SA teams head for Dakar Rally 2019
Can this finally be Gazoo Toyota's year in the world's toughest offroad race?
South African hopes will once again be riding with the Toyota Gazoo Racing team when 334 vehicles line up for the 2019 Dakar Rally in Lima, Peru on Sunday.
The world’s most gruelling off-road race, which ends in Lima again on January 17 after 5000km of racing, will take place in only one country for the first time in its history, with Peru the sole host nation for the 2019 event.

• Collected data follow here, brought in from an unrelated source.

==> src/rtl/mult_arb_ctrl.sv <==
// Two-requester round-robin front end for a WIDTH-cycle shift-and-add multiplier.
// Optional build macro MULT_EARLY_TERM_EN ends CALC as soon as the remaining multiplier bits are zero.
module mult_arb_ctrl #(
    parameter int WIDTH = 16
) (
    input  logic                 clk,
    input  logic                 reset,
    input  logic                 req0_valid,
    output logic                 req0_ready,
    input  logic [WIDTH-1:0]     req0_a,
    input  logic [WIDTH-1:0]     req0_b,
    input  logic                 req1_valid,
    output logic                 req1_ready,
    input  logic [WIDTH-1:0]     req1_a,
    input  logic [WIDTH-1:0]     req1_b,
    output logic                 res_valid,
    input  logic                 res_ready,
    output logic [2*WIDTH-1:0]   res_z,
    output logic                 res_id,
    output logic                 busy
);

    localparam int CW = $clog2(WIDTH + 1);

    typedef enum logic [1:0] {
        IDLE = 2'd0,
        CALC = 2'd1,
        DONE = 2'd2
    } state_t;

    state_t              state_q, state_d;
    logic [2*WIDTH-1:0]  a_q, a_d;
    logic [WIDTH-1:0]    b_q, b_d;
    logic [2*WIDTH-1:0]  acc_q, acc_d;
    logic [CW-1:0]       cnt_q, cnt_d;
    logic                id_q, id_d;
    logic                ptr_q, ptr_d;
    logic                grant0_s, grant1_s;
    logic                last_s;

    // Arbitration: a lone requester always wins, the pointer breaks ties.
    always_comb begin
        grant0_s = req0_valid & (~req1_valid | ~ptr_q);
        grant1_s = req1_valid & (~req0_valid |  ptr_q);
        if (reset && (state_q == IDLE)) begin
            req0_ready = grant0_s;
            req1_ready = grant1_s;
        end else begin
            req0_ready = 1'b0;
            req1_ready = 1'b0;
        end
    end

    // Final CALC iteration detection; the early exit fires once no set bits of b remain.
    always_comb begin
        last_s = (cnt_q == CW'(WIDTH - 1));
`ifdef MULT_EARLY_TERM_EN
        if (b_q[WIDTH-1:1] == {(WIDTH-1){1'b0}}) begin
            last_s = 1'b1;
        end else begin
            last_s = (cnt_q == CW'(WIDTH - 1));
        end
`endif
    end

    // Next-state and datapath update.
    always_comb begin
        state_d = state_q;
        a_d     = a_q;
        b_d     = b_q;
        acc_d   = acc_q;
        cnt_d   = cnt_q;
        id_d    = id_q;
        ptr_d   = ptr_q;
        case (state_q)
            IDLE: begin
                if (grant0_s) begin
                    a_d     = {{WIDTH{1'b0}}, req0_a};
                    b_d     = req0_b;
                    id_d    = 1'b0;
                    acc_d   = {(2*WIDTH){1'b0}};
                    cnt_d   = {CW{1'b0}};
                    state_d = CALC;
                end else if (grant1_s) begin
                    a_d     = {{WIDTH{1'b0}}, req1_a};
                    b_d     = req1_b;
                    id_d    = 1'b1;
                    acc_d   = {(2*WIDTH){1'b0}};
                    cnt_d   = {CW{1'b0}};
                    state_d = CALC;
                end else begin
                    state_d = IDLE;
                end
            end
            CALC: begin
                if (b_q[0]) begin
                    acc_d = acc_q + a_q;
                end else begin
                    acc_d = acc_q;
                end
                a_d   = {a_q[2*WIDTH-2:0], 1'b0};
                b_d   = {1'b0, b_q[WIDTH-1:1]};
                cnt_d = cnt_q + CW'(1);
                if (last_s) begin
                    state_d = DONE;
                end else begin
                    state_d = CALC;
                end
            end
            DONE: begin
                if (res_ready) begin
                    state_d = IDLE;
                    ptr_d   = ~id_q;
                end else begin
                    state_d = DONE;
                end
            end
            default: begin
                state_d = IDLE;
            end
        endcase
    end

    // State and datapath registers.
    always_ff @(posedge clk or negedge reset) begin
        if (!reset) begin
            state_q <= IDLE;
            a_q     <= {(2*WIDTH){1'b0}};
            b_q     <= {WIDTH{1'b0}};
            acc_q   <= {(2*WIDTH){1'b0}};
            cnt_q   <= {CW{1'b0}};
            id_q    <= 1'b0;
            ptr_q   <= 1'b0;
        end else begin
            state_q <= state_d;
            a_q     <= a_d;
            b_q     <= b_d;
            acc_q   <= acc_d;
            cnt_q   <= cnt_d;
            id_q    <= id_d;
            ptr_q   <= ptr_d;
        end
    end

    assign res_valid = (state_q == DONE);
    assign busy      = (state_q != IDLE);
    assign res_z     = acc_q;
    assign res_id    = id_q;

endmodule
--- src/rtl/fifo_push_arbiter.sv ---
// Round-robin arbiter sharing one FIFO push port among N_REQ req/ack requesters.
// Optional FIFO_ARB_FULL_GATE_EN: no new grant starts while the FIFO reports full.
module fifo_push_arbiter #(
  parameter int unsigned N_REQ = 4,
  parameter int unsigned WIDTH = 4,
  parameter int unsigned L2N   = 2
) (
  input  logic                   clk,
  input  logic                   resetn,
  input  logic [N_REQ-1:0]       req,
  input  logic [N_REQ*WIDTH-1:0] req_data,
  output logic [N_REQ-1:0]       ack,
  output logic                   push_req,
  output logic [WIDTH-1:0]       data_in,
  input  logic                   push_ack,
  input  logic                   full,
  output logic                   grant_vld,
  output logic [L2N-1:0]         grant_idx,
  output logic [15:0]            push_cnt
);

  typedef enum logic [0:0] {StIdle, StBusy} state_e;

  state_e           r_state;
  logic             r_push_req;
  logic [L2N-1:0]   r_rr_ptr;
  logic [L2N-1:0]   r_grant_idx;
  logic [WIDTH-1:0] r_data;
  logic [15:0]      r_push_cnt;

  logic             w_gate;
  logic             w_done;
  logic [N_REQ-1:0] w_grant_oh;
  logic [N_REQ-1:0] w_elig;
  logic [L2N-1:0]   w_base;
  logic [L2N-1:0]   w_cand;
  logic             w_win_vld;
  logic [L2N-1:0]   w_win_idx;
  logic [WIDTH-1:0] w_win_data;

`ifdef FIFO_ARB_FULL_GATE_EN
  assign w_gate = ~full;
`else
  assign w_gate = 1'b1;
`endif

  assign w_done     = (r_state == StBusy) && push_ack;
  assign w_grant_oh = {{(N_REQ-1){1'b0}}, 1'b1} << r_grant_idx;

  // On completion the search restarts after the grantee, which is masked out.
  assign w_base = w_done ? r_grant_idx : r_rr_ptr;
  assign w_elig = req & (w_done ? ~w_grant_oh : {N_REQ{1'b1}}) & {N_REQ{w_gate}};

  always_comb begin
    w_win_vld = 1'b0;
    w_win_idx = '0;
    w_cand    = '0;
    for (int unsigned k = 1; k <= N_REQ; k++) begin
      w_cand = L2N'((32'(w_base) + k) % N_REQ);
      if (!w_win_vld && w_elig[w_cand]) begin
        w_win_vld = 1'b1;
        w_win_idx = w_cand;
      end
    end
  end

  assign w_win_data = req_data[w_win_idx*WIDTH +: WIDTH];

  always_ff @(posedge clk) begin
    if (!resetn) begin
      r_state     <= StIdle;
      r_push_req  <= 1'b0;
      r_rr_ptr    <= L2N'(N_REQ - 1);
      r_grant_idx <= '0;
      r_data      <= '0;
      r_push_cnt  <= '0;
    end else begin
      unique case (r_state)
        StIdle: begin
          if (w_win_vld) begin
            r_state     <= StBusy;
            r_push_req  <= 1'b1;
            r_grant_idx <= w_win_idx;
            r_data      <= w_win_data;
          end
        end
        StBusy: begin
          if (push_ack) begin
            r_rr_ptr   <= r_grant_idx;
            r_push_cnt <= r_push_cnt + 16'd1;
            if (w_win_vld) begin
              r_grant_idx <= w_win_idx;
              r_data      <= w_win_data;
            end else begin
              r_state    <= StIdle;
              r_push_req <= 1'b0;
            end
          end
        end
        default: r_state <= StIdle;
      endcase
    end
  end

  // A reset cycle abandons the grant, so no ack may escape during it.
  assign ack       = (r_state == StBusy && push_ack && resetn) ? w_grant_oh : '0;
  assign push_req  = r_push_req;
  assign grant_vld = r_push_req;
  assign grant_idx = r_grant_idx;
  assign data_in   = r_data;
  assign push_cnt  = r_push_cnt;

endmodule
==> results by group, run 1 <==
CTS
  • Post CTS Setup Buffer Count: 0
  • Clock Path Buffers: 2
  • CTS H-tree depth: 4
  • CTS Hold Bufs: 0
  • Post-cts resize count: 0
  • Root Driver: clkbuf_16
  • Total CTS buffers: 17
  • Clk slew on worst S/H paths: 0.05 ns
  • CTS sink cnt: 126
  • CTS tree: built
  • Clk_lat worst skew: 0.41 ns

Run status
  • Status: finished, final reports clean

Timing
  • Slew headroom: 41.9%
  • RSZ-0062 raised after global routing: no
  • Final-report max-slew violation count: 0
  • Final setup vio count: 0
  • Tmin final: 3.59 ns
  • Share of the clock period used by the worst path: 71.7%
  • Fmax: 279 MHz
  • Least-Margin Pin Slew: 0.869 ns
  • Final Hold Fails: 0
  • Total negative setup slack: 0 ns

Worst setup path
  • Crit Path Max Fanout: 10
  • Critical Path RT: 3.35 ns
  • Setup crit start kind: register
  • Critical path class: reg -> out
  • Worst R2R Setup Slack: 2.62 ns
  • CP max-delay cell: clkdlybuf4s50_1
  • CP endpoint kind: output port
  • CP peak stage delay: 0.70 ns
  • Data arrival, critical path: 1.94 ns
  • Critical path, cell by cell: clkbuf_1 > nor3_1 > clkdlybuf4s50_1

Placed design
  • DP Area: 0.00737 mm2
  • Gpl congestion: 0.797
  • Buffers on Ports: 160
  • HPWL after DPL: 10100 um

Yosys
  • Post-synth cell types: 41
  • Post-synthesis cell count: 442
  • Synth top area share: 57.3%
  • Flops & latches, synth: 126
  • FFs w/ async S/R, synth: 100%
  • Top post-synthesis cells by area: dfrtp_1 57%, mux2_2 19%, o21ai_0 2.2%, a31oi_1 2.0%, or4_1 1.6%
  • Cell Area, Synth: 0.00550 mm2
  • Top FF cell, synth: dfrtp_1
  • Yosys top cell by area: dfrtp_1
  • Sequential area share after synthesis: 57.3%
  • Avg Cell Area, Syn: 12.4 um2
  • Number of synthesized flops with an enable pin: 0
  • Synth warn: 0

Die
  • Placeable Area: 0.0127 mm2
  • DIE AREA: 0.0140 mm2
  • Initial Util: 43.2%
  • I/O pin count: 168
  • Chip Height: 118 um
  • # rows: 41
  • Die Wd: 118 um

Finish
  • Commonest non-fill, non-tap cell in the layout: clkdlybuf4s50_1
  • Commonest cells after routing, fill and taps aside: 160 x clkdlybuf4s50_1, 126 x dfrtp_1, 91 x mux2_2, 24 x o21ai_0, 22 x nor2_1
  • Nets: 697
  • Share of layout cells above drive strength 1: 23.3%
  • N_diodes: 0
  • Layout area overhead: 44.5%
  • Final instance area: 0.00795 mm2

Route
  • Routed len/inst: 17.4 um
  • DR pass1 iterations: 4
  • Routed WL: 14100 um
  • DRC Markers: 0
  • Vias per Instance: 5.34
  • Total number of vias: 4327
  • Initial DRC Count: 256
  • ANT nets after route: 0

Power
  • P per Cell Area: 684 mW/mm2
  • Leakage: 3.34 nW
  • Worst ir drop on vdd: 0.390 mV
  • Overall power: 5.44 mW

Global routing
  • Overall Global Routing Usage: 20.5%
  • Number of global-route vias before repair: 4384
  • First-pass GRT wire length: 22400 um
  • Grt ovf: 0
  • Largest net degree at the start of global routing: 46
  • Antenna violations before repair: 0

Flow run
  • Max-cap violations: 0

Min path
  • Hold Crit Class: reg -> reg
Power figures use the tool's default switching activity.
==> config.mk <==
export PLATFORM = sky130hd
export DESIGN_NAME = fetch_icache
export DESIGN_NICKNAME = d
export VERILOG_FILES = /design/src/rtl/fetch_icache.sv
export SDC_FILE = /design/constraint.sdc
export NUM_CORES = 2
export LEC_CHECK = 0
export BUFFER_PORTS_ARGS = -buffer_cell sky130_fd_sc_hd__buf_2
export CAP_MARGIN = 25
export CORE_ASPECT_RATIO = 1.75
export CORE_MARGIN = 2
export CORE_UTILIZATION = 40
export DETAILED_ROUTE_END_ITERATION = 6
export PLACE_DENSITY_LB_ADDON = 0.05
export SYNTH_ARGS = -nofsm -noshare
export SYNTH_HDL_FRONTEND = slang
export SYNTH_SLANG_ARGS = --single-unit
==> constraint.sdc <==
create_clock -name clk -period 7.8 [get_ports clk]
set_input_delay 0.39 -clock clk [delete_from_list [all_inputs] [get_ports clk]]
set_output_delay 0.39 -clock clk [all_outputs]
set_load 0.005 [all_outputs]
<file path="src/rtl/elevator_call_scheduler_pkg.sv">
// Shared types and default sizing for the elevator call scheduler.
// Defaults give a 4-floor car with a 64-cycle arrival watchdog.
package elevator_call_scheduler_pkg;

   localparam int DEF_NUM_FLOORS  = 4;
   localparam int DEF_FLOOR_W     = 2;
   localparam int DEF_TIMEOUT_CYC = 64;

   typedef enum logic [1:0] {
      IDLE      = 2'd0,
      SELECT    = 2'd1,
      ISSUE     = 2'd2,
      WAIT_DONE = 2'd3
   } sched_state_t;

endpackage

</file>
<file path="src/rtl/elevator_target_sel.sv">
// LOOK target picker: nearest pending floor ahead of the car in the sweep direction, else reverse.
// Pure combinational, zero latency; no flow control.
// No backpressure; the caller decides when the result is used.
module elevator_target_sel
   import elevator_call_scheduler_pkg::*;
#(
   parameter int NUM_FLOORS = DEF_NUM_FLOORS,
   parameter int FLOOR_W    = DEF_FLOOR_W
) (
   input  logic [NUM_FLOORS-1:0] pending,
   input  logic [FLOOR_W-1:0]    cur_floor,
   input  logic                  sweep_up,
   output logic [FLOOR_W-1:0]    target,
   output logic                  new_sweep_up,
   output logic                  found
);

   logic               up_hit;
   logic               dn_hit;
   logic [FLOOR_W-1:0] up_floor;
   logic [FLOOR_W-1:0] dn_floor;

   // The car's own floor belongs to whichever side the current sweep faces.
   always_comb begin
      up_hit   = 1'b0;
      dn_hit   = 1'b0;
      up_floor = '0;
      dn_floor = '0;
      for (int i = NUM_FLOORS - 1; i >= 0; i--) begin
         if (pending[i] && ((FLOOR_W'(i) > cur_floor) ||
                            ((FLOOR_W'(i) == cur_floor) && sweep_up))) begin
            up_hit   = 1'b1;
            up_floor = FLOOR_W'(i);
         end
      end
      for (int i = 0; i < NUM_FLOORS; i++) begin
         if (pending[i] && ((FLOOR_W'(i) < cur_floor) ||
                            ((FLOOR_W'(i) == cur_floor) && !sweep_up))) begin
            dn_hit   = 1'b1;
            dn_floor = FLOOR_W'(i);
         end
      end
   end

   always_comb begin
      found        = up_hit | dn_hit;
      new_sweep_up = sweep_up;
      target       = '0;
      if (sweep_up) begin
         if (up_hit) begin
            target = up_floor;
         end else if (dn_hit) begin
            target       = dn_floor;
            new_sweep_up = 1'b0;
         end
      end else begin
         if (dn_hit) begin
            target = dn_floor;
         end else if (up_hit) begin
            target       = up_floor;
            new_sweep_up = 1'b1;
         end
      end
   end

endmodule

</file>
<file path="src/rtl/elevator_call_scheduler.sv">
// Latches floor calls, issues LOOK-ordered targets to the elevator and retires them on arrival.
// Latency: a call into an idle scheduler raises req_valid 3 edges later.
// Backpressure: one request outstanding; waits for complete or a watchdog timeout.
module elevator_call_scheduler
   import elevator_call_scheduler_pkg::*;
#(
   parameter int NUM_FLOORS  = DEF_NUM_FLOORS,
   parameter int FLOOR_W     = DEF_FLOOR_W,
   parameter int TIMEOUT_CYC = DEF_TIMEOUT_CYC
) (
   input  logic                  clk,
   input  logic                  rst_n,
   input  logic [NUM_FLOORS-1:0] call_btn,
   input  logic [FLOOR_W-1:0]    cur_floor,
   input  logic                  complete,
   output logic [FLOOR_W-1:0]    req_floor,
   output logic                  req_valid,
   output logic [NUM_FLOORS-1:0] pending,
   output logic                  sweep_up,
   output logic                  busy,
   output logic                  fault
);

   localparam int CNT_W = $clog2(TIMEOUT_CYC + 1);

   sched_state_t          state;
   sched_state_t          state_nxt;
   logic [NUM_FLOORS-1:0] pend_in;
   logic [NUM_FLOORS-1:0] clr_mask;
   logic [NUM_FLOORS-1:0] pending_nxt;
   logic [FLOOR_W-1:0]    req_floor_nxt;
   logic                  req_valid_nxt;
   logic                  sweep_up_nxt;
   logic                  fault_nxt;
   logic [CNT_W-1:0]      tmo_cnt;
   logic [CNT_W-1:0]      tmo_cnt_nxt;
   logic [CNT_W-1:0]      tmo_cnt_inc;
   logic [FLOOR_W-1:0]    sel_target;
   logic                  sel_sweep_up;
   logic                  sel_found;
   logic                  accept;

   assign pend_in     = pending | call_btn;
   assign tmo_cnt_inc = tmo_cnt + CNT_W'(1);
   assign busy        = (state != IDLE);

   // A zero counter marks the first WAIT_DONE cycle, where complete may still refer to the old target.
   assign accept = (state == WAIT_DONE) && complete && (cur_floor == req_floor) &&
                   (tmo_cnt != '0);

   elevator_target_sel #(
      .NUM_FLOORS (NUM_FLOORS),
      .FLOOR_W    (FLOOR_W)
   ) u_target_sel (
      .pending      (pend_in),
      .cur_floor    (cur_floor),
      .sweep_up     (sweep_up),
      .target       (sel_target),
      .new_sweep_up (sel_sweep_up),
      .found        (sel_found)
   );

   always_comb begin
      clr_mask = '0;
      for (int i = 0; i < NUM_FLOORS; i++) begin
         clr_mask[i] = accept && (FLOOR_W'(i) == req_floor);
      end
      pending_nxt = pend_in & ~clr_mask;
   end

   always_comb begin
      state_nxt     = state;
      req_floor_nxt = req_floor;
      req_valid_nxt = req_valid;
      sweep_up_nxt  = sweep_up;
      fault_nxt     = fault;
      tmo_cnt_nxt   = tmo_cnt;
      case (state)
         IDLE: begin
            if (pending != '0) state_nxt = SELECT;
         end
         SELECT: begin
            if (sel_found) begin
               req_floor_nxt = sel_target;
               sweep_up_nxt  = sel_sweep_up;
               req_valid_nxt = 1'b1;
               state_nxt     = ISSUE;
            end else begin
               state_nxt = IDLE;
            end
         end
         ISSUE: begin
            tmo_cnt_nxt = '0;
            state_nxt   = WAIT_DONE;
         end
         WAIT_DONE: begin
            tmo_cnt_nxt = tmo_cnt_inc;
            if (accept) begin
               req_valid_nxt = 1'b0;
               state_nxt     = (pending_nxt != '0) ? SELECT : IDLE;
            end else if (tmo_cnt_inc == CNT_W'(TIMEOUT_CYC)) begin
               // Give up on this target but keep the call; it is retried on the next sweep.
               fault_nxt     = 1'b1;
               req_valid_nxt = 1'b0;
               state_nxt     = IDLE;
            end
         end
         default: state_nxt = IDLE;
      endcase
   end

   always_ff @(posedge clk or negedge rst_n) begin
      if (!rst_n) begin
         state     <= IDLE;
         pending   <= '0;
         req_floor <= '0;
         req_valid <= 1'b0;
         sweep_up  <= 1'b1;
         fault     <= 1'b0;
         tmo_cnt   <= '0;
      end else begin
         state     <= state_nxt;
         pending   <= pending_nxt;
         req_floor <= req_floor_nxt;
         req_valid <= req_valid_nxt;
         sweep_up  <= sweep_up_nxt;
         fault     <= fault_nxt;
         tmo_cnt   <= tmo_cnt_nxt;
      end
   end

endmodule
</file>
<file path="config.mk">
export PLATFORM = sky130hd
export DESIGN_NAME = elevator_call_scheduler
export DESIGN_NICKNAME = d
export VERILOG_FILES = /design/src/rtl/elevator_call_scheduler_pkg.sv /design/src/rtl/elevator_target_sel.sv /design/src/rtl/elevator_call_scheduler.sv
export SDC_FILE = /design/constraint.sdc
export NUM_CORES = 1
export LEC_CHECK = 0
export CAP_MARGIN = 0
export CORE_MARGIN = 1.5
export CORE_UTILIZATION = 25
export CTS_BUF_LIST = sky130_fd_sc_hd__clkbuf_4 sky130_fd_sc_hd__clkbuf_8
export CTS_CLUSTER_DIAMETER = 200
export DETAILED_ROUTE_END_ITERATION = 6
export HOLD_SLACK_MARGIN = 0.03
export REMOVE_ABC_BUFFERS = 1
export SYNTH_ARGS = -nofsm -noshare
export SYNTH_HDL_FRONTEND = slang
export SYNTH_SLANG_ARGS = --single-unit
</file>
<file path="constraint.sdc">
create_clock -name clk -period 4.9 [get_ports clk]
set_input_delay 0.735 -clock clk [delete_from_list [all_inputs] [get_ports clk]]
set_output_delay 0.735 -clock clk [all_outputs]
set_load 0.01 [all_outputs]
</file>
==> flow_summary_export.csv <==
group,metric,value,unit
status,outcome,"finished, final reports clean",
worst_setup_path,crit_path_max_fanout,12,
clock_network,cts.repair.resized,0,
layout,antenna_cells,0,
pwr,peakVddDrop,0.133,mV
floorplan,core,4380,um2
clock_network,cts_setup_buffers,0,
sta,slew_headroom,45.1,%
placement,gp_congestion,0.898,
synthesis,syn_inst,130,
worst_setup_path,required,5.04,ns
sta,finalSetupTns,0,ns
pwr,power.density,445,nW/um2
synthesis,netlist_area,1140,um2
sta,finalWorstSetupSlack,2.42,ns
routing,dr_total_vias,1026,
layout,final_cells,198,
routing,wl_met2,1.18,mm
clock_network,clock_latency,0.25,ns
clock_network,clock_sink_count,18,
routing,firstDrtPassIters,4,
sta,tightestPinTransition,0.820,ns
routing,wl_per_cell,13.5,um
sta,finalHoldViolCount,0,
routing,detail_route.iter0.violations,110,
floorplan,die_area,4990,um2
worst_setup_path,critPathMaxStageDelay,0.77,ns
synthesis,syn_avg_cell_area,8.80,um2
worst_setup_path,critPathLaunchType,"input port",
synthesis,synth-seq-cells,18,
routing,viasPerCell,5.18,
synthesis,seq_area_frac_synth,39.5,%
floorplan,rows,24,
min_path,min_path_type,"reg2reg",
routing,wl,2.67,mm
synthesis,synthTopCellsByArea,"dfrtp_1, nand2_1, o21ai_0, a31oi_1, nor2_1",
synthesis,synthTopCellsByCount,"dfrtp_1, nand2_1, nor2_1, o21ai_0",
sta,grt_setup_unrepaired,"false",
routing,ant_nets,0,
layout,drive_gt1_share,8.90,%
floorplan,dieWidth,70.6,um
worst_setup_path,slowest_stage,"clkdlybuf4s50_1",
worst_setup_path,r2r_cells,6,
routing,wl_met1,1.33,mm
clock_network,htreeDepth,1,
worst_setup_path,criticalPathCategory,"in2reg",
floorplan,ios,19,
synthesis,netlist.area_leader.share,37.2,%
layout,area_growth,22.5,%
clock_network,cts_buffer_depth,2,
sta,setup_viol,0,
layout,layout.nets,158,
sta,drv_slew,0,
placement,pre_cts_ws,2.17,ns
synthesis,synth_top_area_cell,"dfrtp_1",
grt,grt_max_degree,19,
grt,grt_overflow_total,0,
worst_setup_path,r2r_slack,2.97,ns
synthesis,ys_async_sr_fraction,100,%
sta,max_freq,403,MHz
run,timing.max_cap.violations,0,
sta,fin_skew,0.00220,ns
worst_setup_path,cp-end-kind,"flip-flop",
pwr,p_leak,0.573,nW
placement,io_buffers,18,
routing,post-route-drc-count,0,
floorplan,initial_core_util,26.1,%
min_path,holdPathStages,1,
clock_network,hold_buffers,0,
clock_network,cts_tree,"done",
routing,routed-wl-met3,129,um
routing,top_layer,"met4",
worst_setup_path,crit_chain,"clkdlybuf4s50_1, xnor2_1, nand4_1, a31oi_2, o31ai_1, a211o_1",
synthesis,yosys_warnings,0,
sta,finalCriticalPeriod,2.48,ns
worst_setup_path,arrival,2.62,ns
grt,grt_pass1_wl,4.55,mm
grt,grt_pass1_vias,904,
placement,dp_hpwl,1.98,mm
layout,postLayoutCoreUtil,32.0,%
placement,dp.cells,194,
clock_network,clk_pin_slew,0.07,ns
clock_network,clock-root-buffer,"clkbuf_8",
synthesis,ys_types,46,
floorplan,die_h,70.6,um
synthesis,synth_ff_type,"dfrtp_1",
synthesis,synth_edf_count,0,
grt,grt_antenna_before_repair,0,
clock_network,cts_buffers,3,
grt,grt_use_total,11.2,%
layout,fillers,463,
sta,min_period_over_period,50.6,%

Toyota Gazoo Racing SA’s three-car team will take the latest evolution of the Toyota Hilux to South America. Veteran race driver Giniel de Villiers will once more attempt to win the race at the wheel of a Toyota while long-time navigator, German Dirk von Zitzewitz, will again pace the South African to mount a winning challenge against 2018 winners Carlos Sainz and Lucas Cruz.
Sainz, who won the Dakar with Peugeot last year, this time arrives at the start driving for the X-Raid MINI team.
The other two SA-built Hiluxes will be crewed by Qatar’s Nasser Al-Attiyah with French co-driver Mathieu Baumel, and Dutchman Bernhard ten Brinke with French navigator Xavier Panseri, the latter moving to Toyota after Peugeot’s exit from the Dakar.
The stiffest competition to the trio of Toyota Hilux is the MINI offensive, which brings eight cars comprising five MINI John Cooper Works Rally cars and three MINI John Cooper Works Buggy vehicles.
The MINI team has some serious wheelsmen. Apart from Sainz the team includes the legendary Stephane Peterhansel who has won the Dakar rally a record 13 times, and the wily Nani Roma who has won the event on both a motorcycle (2004) and in a car (2014).
The Hilux has achieved a number of podium positions since its Dakar debut in 2012 but has yet to win the world’s toughest off-road race.
The latest evolution of the Toyota Hilux saw a major revamp in 2018 when it was updated with a mid-engine layout and new suspension geometry. Further refinements to the engine, suspension and overall weight of the car were performed during 2018 but the 37mm air intake restrictor rule amendments will be a key factor in Dakar 2019.
“The FIA has been working hard to try and balance the performance of the turbodiesel-powered cars [including the Minis] and the naturally aspirated V8s, such as ours,” explains Glyn Hall, Toyota Gazoo Racing team manager.
“This is an ongoing process, and while neither camp will probably ever be entirely happy with the rules, we have no choice but to abide by their rules. The smaller restrictor is sure to count against us somewhat this year, but with the lower altitudes of Peru, we may just have enough grunt to make it work regardless,” he adds.
Other competitors who will fly the SA flag in the 2019 Dakar rally include Jozi-born and Dubai resident Shameer Variawa with co-pilot Zaheer Bodhanya driving a Nissan Navara in the car class; and Stuart Gregory (KTM 450 EXC) and Kenneth Gilbert (Husqvarna FR 450) in the motorcycle class.